Work task:
Copy exactly the stretch of data below from the line with "power by group" through the line with "(Power assumes the", including both of those lines.

Input data:
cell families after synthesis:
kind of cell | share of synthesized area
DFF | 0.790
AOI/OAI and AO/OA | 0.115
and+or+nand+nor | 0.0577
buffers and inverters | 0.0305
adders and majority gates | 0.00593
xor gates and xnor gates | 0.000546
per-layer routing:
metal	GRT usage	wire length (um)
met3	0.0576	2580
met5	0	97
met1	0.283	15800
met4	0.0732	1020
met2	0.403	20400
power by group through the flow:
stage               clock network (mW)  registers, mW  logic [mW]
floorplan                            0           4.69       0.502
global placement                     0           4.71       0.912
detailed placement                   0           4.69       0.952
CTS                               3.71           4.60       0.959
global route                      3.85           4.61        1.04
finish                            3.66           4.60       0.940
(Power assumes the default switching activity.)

---

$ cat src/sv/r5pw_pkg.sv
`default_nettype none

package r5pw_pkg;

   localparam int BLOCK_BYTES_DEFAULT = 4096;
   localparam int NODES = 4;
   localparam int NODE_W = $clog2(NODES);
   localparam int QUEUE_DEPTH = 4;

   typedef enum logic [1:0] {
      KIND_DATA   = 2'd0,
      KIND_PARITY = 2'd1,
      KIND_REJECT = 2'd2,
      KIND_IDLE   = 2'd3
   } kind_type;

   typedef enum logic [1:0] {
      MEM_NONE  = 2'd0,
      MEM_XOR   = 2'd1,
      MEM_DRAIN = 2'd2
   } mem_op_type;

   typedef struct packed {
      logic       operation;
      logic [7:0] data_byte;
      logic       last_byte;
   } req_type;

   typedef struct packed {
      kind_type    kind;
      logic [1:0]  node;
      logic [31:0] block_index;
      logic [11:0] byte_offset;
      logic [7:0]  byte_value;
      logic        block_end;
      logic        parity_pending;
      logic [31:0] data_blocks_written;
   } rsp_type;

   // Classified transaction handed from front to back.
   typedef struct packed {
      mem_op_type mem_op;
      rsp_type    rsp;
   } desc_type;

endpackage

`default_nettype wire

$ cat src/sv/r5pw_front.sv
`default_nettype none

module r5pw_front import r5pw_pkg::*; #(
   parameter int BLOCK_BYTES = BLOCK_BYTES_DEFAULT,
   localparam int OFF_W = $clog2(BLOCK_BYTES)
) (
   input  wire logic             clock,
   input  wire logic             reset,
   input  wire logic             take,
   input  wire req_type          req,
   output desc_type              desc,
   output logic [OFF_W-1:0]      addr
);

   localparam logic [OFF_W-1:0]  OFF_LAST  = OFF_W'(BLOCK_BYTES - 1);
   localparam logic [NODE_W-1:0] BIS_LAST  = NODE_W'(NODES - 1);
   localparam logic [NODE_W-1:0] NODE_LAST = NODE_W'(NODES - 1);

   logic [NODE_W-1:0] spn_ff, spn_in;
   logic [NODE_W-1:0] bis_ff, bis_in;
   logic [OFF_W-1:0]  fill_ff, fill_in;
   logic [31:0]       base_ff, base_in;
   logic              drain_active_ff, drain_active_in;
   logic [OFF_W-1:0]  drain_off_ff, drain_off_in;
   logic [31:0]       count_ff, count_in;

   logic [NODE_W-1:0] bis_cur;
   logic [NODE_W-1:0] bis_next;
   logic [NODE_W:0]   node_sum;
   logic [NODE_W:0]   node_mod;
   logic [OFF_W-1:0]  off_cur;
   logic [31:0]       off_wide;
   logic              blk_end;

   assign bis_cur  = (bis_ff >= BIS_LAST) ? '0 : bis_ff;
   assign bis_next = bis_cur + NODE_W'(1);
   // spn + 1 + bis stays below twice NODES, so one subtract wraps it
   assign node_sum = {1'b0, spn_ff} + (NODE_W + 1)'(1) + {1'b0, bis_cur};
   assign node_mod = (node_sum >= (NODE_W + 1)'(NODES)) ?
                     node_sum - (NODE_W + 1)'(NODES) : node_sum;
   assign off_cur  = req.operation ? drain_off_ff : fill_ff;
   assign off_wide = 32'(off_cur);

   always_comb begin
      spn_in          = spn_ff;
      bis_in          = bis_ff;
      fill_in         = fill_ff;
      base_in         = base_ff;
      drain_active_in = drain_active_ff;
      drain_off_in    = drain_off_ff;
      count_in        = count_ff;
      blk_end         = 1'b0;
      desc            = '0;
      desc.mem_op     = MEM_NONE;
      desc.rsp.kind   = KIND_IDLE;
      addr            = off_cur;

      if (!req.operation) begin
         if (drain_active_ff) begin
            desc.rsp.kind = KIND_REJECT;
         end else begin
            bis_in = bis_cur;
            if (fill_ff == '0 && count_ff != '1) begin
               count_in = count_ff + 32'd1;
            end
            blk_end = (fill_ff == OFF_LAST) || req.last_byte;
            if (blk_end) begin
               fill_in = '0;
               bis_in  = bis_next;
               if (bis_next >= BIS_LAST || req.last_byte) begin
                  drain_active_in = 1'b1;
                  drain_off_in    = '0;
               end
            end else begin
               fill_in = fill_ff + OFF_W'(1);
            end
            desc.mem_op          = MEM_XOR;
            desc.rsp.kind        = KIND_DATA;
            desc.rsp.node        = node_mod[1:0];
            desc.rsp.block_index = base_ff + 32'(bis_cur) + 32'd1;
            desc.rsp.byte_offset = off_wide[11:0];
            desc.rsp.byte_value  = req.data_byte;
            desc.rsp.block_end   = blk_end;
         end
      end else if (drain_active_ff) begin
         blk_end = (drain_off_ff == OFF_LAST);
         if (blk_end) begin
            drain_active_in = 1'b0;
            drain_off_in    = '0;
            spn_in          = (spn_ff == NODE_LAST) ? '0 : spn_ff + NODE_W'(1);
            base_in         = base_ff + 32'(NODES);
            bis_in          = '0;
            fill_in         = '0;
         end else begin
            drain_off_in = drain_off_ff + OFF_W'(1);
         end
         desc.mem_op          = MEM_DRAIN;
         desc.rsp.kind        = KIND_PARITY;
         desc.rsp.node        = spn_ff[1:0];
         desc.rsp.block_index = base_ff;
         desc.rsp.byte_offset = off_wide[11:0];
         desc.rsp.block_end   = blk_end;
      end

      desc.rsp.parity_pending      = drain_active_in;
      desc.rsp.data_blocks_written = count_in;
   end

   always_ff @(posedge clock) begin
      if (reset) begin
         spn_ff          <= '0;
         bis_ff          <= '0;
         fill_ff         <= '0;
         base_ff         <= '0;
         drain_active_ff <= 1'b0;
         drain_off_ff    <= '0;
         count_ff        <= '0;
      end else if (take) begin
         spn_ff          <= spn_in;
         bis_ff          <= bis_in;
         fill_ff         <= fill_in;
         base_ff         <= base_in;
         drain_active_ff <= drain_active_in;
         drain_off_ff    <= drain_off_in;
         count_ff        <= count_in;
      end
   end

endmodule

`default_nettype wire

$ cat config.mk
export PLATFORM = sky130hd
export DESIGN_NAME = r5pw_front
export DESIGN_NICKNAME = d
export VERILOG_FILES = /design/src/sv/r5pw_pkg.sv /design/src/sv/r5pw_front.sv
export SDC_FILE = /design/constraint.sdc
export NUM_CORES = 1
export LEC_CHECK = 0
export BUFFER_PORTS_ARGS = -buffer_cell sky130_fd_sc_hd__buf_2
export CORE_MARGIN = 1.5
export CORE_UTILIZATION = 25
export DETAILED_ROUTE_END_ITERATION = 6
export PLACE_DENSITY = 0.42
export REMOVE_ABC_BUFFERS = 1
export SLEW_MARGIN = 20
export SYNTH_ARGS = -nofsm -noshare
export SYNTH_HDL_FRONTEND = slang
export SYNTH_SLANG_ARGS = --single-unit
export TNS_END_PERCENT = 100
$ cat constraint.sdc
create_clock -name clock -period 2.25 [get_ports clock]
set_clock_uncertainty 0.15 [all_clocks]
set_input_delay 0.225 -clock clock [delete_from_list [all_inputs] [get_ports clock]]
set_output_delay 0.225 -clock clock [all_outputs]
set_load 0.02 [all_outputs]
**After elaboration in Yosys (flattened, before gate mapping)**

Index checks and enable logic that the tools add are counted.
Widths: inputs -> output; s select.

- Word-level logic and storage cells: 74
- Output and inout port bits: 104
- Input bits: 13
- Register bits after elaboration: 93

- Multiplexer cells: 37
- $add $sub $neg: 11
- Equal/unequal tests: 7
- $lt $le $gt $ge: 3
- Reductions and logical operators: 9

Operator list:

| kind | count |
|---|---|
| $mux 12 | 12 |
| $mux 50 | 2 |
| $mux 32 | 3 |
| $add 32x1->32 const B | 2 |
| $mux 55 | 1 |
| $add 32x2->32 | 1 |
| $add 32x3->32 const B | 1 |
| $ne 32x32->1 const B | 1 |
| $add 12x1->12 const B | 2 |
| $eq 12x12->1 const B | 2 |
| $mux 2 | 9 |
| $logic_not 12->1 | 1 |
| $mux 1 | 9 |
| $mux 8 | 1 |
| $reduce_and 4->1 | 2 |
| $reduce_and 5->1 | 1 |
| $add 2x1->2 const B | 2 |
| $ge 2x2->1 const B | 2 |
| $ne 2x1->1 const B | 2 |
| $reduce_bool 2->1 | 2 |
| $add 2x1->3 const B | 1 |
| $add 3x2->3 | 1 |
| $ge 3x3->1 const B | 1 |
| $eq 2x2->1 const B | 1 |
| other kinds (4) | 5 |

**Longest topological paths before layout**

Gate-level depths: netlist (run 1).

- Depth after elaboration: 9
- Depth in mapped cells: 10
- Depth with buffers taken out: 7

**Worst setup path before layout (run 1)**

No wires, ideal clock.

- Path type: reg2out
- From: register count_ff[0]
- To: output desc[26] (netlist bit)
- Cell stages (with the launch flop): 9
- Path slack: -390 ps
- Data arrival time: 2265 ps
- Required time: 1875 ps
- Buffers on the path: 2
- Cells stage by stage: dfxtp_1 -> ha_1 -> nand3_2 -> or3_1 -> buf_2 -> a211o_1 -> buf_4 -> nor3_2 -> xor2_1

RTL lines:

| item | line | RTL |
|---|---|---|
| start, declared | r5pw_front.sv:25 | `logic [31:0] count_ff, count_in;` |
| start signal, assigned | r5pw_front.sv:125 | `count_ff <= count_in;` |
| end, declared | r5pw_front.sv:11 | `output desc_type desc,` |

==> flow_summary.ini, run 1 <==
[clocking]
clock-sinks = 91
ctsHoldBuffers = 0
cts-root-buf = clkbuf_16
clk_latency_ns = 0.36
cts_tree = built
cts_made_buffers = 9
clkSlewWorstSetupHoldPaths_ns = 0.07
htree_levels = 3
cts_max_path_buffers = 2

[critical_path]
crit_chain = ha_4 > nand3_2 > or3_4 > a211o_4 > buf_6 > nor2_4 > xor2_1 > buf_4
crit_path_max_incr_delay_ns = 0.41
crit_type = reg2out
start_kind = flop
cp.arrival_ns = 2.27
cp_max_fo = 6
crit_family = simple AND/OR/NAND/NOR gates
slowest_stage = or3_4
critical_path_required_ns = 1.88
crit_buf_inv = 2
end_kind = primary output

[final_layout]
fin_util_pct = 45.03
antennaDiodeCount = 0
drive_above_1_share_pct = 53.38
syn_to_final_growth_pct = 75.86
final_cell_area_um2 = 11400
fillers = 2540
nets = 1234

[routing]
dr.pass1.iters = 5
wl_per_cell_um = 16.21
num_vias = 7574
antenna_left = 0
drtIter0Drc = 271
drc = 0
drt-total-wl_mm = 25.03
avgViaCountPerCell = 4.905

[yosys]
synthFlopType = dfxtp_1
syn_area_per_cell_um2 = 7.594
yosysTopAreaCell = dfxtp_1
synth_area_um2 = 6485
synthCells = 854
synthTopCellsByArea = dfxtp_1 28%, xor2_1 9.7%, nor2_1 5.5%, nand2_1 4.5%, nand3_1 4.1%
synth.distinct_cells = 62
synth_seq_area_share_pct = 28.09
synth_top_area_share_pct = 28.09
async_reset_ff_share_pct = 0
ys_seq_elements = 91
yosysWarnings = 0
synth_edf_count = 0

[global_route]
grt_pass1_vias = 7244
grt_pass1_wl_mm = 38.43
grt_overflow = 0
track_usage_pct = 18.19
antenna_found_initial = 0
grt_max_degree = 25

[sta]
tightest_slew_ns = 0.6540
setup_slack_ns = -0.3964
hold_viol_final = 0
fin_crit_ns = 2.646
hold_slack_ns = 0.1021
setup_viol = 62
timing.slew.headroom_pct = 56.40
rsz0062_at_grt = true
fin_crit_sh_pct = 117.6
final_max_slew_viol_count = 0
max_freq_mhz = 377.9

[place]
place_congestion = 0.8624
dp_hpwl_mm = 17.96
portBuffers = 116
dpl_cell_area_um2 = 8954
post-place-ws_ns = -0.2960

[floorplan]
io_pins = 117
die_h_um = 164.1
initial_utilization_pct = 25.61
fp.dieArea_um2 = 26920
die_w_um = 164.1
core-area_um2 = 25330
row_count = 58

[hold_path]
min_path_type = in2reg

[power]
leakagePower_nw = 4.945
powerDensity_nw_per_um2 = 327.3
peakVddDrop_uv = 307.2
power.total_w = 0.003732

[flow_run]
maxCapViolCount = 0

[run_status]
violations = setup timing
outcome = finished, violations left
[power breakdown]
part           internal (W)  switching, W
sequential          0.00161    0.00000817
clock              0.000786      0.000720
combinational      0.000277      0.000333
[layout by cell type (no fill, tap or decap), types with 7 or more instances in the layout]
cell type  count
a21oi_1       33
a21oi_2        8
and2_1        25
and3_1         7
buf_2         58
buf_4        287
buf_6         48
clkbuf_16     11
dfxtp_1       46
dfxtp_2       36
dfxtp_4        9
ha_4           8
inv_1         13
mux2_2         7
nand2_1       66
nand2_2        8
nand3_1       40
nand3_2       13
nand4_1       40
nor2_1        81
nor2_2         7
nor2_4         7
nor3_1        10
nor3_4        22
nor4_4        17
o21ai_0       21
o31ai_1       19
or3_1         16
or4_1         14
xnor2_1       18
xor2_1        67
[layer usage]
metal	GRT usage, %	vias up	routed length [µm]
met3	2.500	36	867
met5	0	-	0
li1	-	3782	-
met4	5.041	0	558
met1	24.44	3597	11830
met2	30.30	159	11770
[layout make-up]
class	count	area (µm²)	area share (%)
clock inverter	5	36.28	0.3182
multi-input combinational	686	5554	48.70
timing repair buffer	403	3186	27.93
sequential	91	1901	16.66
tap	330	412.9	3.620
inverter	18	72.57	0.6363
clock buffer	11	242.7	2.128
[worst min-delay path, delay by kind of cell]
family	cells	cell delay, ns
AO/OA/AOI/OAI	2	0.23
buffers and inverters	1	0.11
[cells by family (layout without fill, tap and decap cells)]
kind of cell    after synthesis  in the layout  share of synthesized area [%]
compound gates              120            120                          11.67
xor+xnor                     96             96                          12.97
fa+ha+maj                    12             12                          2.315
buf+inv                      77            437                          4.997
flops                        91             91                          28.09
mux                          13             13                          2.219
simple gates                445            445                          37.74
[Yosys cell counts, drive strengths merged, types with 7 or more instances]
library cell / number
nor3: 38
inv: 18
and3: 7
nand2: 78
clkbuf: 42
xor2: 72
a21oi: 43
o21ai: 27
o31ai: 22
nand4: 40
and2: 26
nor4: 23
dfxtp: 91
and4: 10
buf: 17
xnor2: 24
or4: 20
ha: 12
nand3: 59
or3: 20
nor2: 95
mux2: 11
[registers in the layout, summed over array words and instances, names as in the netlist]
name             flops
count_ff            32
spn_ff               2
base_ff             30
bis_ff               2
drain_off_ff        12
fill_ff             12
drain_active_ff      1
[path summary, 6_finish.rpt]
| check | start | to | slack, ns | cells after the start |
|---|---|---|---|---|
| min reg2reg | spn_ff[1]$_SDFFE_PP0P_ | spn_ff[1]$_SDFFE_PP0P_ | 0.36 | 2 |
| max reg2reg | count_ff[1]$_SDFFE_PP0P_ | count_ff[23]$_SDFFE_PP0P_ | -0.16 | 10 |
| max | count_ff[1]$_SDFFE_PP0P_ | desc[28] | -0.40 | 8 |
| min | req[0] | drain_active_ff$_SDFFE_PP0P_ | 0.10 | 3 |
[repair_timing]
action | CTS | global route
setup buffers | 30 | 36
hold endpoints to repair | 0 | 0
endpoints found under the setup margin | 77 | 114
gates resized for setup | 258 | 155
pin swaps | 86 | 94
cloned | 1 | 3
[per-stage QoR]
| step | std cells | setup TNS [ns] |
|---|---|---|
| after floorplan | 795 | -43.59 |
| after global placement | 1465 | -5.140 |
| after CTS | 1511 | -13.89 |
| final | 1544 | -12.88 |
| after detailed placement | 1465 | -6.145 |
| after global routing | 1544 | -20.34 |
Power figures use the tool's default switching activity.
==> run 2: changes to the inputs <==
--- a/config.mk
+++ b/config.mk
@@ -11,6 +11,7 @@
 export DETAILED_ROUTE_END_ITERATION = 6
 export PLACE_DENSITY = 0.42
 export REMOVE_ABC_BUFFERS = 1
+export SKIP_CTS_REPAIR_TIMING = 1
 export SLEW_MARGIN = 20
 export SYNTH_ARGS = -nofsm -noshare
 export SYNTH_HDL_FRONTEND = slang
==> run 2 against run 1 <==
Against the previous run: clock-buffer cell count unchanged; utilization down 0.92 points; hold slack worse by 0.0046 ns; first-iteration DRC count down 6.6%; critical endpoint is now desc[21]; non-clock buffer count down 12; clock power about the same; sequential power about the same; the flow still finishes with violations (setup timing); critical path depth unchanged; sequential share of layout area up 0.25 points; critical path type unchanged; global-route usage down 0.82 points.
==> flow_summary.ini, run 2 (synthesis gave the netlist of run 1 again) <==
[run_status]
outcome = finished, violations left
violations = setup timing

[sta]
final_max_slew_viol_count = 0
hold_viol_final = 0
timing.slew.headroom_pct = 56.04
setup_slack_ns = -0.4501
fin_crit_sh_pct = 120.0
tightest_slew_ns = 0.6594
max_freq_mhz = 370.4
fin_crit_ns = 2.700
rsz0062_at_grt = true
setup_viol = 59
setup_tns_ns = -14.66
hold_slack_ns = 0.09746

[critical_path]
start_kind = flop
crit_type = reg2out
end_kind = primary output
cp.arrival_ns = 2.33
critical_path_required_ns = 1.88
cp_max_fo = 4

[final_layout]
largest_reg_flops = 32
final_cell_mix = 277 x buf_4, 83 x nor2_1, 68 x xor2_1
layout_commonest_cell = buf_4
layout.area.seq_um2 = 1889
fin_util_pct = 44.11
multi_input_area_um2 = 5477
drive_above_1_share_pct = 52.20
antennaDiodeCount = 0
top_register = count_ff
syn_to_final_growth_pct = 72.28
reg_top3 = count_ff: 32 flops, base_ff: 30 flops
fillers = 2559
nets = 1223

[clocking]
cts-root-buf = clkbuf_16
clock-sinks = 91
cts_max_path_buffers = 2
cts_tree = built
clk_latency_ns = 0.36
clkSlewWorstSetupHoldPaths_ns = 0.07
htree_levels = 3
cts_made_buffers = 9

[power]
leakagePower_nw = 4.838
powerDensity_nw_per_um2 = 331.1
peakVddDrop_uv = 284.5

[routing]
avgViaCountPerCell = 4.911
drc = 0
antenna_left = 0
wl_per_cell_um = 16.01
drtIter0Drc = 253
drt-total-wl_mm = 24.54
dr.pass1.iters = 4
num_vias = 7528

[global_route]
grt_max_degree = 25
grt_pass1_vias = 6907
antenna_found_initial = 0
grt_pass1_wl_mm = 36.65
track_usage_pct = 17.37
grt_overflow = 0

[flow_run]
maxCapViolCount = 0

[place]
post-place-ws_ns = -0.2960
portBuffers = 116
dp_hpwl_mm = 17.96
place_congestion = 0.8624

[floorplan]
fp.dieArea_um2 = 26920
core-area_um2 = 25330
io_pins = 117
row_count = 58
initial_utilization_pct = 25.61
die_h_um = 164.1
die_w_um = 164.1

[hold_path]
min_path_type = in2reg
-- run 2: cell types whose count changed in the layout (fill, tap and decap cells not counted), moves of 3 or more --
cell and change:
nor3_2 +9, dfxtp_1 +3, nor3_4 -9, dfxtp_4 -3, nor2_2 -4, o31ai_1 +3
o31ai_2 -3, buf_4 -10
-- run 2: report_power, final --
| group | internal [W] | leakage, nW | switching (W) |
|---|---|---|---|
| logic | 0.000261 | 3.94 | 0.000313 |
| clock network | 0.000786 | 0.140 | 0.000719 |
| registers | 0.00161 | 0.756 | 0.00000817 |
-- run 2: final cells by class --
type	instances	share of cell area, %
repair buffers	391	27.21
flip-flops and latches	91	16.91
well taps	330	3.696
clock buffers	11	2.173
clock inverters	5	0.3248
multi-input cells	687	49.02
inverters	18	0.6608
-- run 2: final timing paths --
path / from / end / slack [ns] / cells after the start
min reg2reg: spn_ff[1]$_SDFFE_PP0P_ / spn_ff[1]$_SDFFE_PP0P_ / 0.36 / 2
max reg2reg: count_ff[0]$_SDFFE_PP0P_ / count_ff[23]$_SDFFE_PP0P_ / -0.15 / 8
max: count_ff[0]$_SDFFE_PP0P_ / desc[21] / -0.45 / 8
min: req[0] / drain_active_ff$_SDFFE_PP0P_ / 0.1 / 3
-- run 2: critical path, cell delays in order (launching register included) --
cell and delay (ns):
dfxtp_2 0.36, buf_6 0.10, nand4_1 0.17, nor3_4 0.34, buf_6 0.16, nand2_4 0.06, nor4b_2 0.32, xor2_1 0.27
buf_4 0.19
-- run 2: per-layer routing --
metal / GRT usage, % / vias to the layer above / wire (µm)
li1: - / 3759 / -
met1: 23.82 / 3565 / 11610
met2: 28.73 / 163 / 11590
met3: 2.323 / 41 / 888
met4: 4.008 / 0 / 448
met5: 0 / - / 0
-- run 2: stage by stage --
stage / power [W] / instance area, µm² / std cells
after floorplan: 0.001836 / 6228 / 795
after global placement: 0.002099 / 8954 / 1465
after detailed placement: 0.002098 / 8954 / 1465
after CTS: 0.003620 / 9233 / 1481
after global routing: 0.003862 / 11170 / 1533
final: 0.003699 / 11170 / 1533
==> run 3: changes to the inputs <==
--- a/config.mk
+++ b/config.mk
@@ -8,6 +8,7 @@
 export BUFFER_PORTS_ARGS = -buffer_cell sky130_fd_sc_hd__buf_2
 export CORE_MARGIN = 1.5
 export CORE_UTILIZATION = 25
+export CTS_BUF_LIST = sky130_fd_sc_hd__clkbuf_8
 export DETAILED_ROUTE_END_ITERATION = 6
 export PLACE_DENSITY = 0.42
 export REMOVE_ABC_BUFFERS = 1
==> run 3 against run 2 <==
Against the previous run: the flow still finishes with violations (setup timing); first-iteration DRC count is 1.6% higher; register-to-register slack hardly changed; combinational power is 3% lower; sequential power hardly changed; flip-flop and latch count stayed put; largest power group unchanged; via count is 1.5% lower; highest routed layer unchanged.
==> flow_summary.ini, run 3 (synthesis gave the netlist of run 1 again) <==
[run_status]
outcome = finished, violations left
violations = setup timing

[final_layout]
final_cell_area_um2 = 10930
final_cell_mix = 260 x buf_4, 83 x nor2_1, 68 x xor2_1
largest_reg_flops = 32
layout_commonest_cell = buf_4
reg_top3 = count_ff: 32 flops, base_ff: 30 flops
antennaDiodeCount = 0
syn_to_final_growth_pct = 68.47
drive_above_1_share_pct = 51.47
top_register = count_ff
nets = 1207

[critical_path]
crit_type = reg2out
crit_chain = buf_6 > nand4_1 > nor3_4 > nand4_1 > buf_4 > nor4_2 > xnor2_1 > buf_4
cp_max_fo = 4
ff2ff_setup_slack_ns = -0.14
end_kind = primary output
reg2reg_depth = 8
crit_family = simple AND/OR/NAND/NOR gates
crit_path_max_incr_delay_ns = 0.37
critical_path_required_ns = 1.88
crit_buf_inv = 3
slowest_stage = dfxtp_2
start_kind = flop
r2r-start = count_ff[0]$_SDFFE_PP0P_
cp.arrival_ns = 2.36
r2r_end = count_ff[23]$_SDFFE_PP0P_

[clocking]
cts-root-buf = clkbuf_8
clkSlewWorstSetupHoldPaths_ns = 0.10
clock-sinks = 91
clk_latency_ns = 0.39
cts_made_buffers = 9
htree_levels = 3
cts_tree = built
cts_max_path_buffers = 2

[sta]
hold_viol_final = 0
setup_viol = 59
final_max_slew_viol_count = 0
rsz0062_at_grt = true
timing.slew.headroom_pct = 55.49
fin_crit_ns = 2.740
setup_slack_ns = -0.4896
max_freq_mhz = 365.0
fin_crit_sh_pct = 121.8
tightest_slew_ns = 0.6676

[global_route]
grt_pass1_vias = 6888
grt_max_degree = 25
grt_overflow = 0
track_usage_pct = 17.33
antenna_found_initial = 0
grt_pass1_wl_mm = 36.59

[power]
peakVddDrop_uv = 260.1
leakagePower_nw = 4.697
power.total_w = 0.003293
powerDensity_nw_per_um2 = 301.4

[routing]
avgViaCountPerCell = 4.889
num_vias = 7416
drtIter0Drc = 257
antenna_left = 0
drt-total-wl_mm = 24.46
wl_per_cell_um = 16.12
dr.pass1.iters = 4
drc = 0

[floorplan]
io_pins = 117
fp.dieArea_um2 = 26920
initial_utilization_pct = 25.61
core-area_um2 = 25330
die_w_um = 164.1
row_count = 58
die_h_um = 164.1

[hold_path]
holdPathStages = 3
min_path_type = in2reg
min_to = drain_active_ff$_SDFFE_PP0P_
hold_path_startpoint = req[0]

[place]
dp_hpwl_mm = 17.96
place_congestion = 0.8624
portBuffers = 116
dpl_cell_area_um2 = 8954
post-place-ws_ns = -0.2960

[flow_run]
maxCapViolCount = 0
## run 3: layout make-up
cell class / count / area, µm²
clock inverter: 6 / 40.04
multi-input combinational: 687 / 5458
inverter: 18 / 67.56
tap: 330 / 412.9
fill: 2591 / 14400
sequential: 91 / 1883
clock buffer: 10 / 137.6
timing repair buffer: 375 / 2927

Output of the exercise:
power by group through the flow:
stage               clock network (mW)  registers, mW  logic [mW]
floorplan                            0           4.69       0.502
global placement                     0           4.71       0.912
detailed placement                   0           4.69       0.952
CTS                               3.71           4.60       0.959
global route                      3.85           4.61        1.04
finish                            3.66           4.60       0.940
(Power assumes the default switching activity.)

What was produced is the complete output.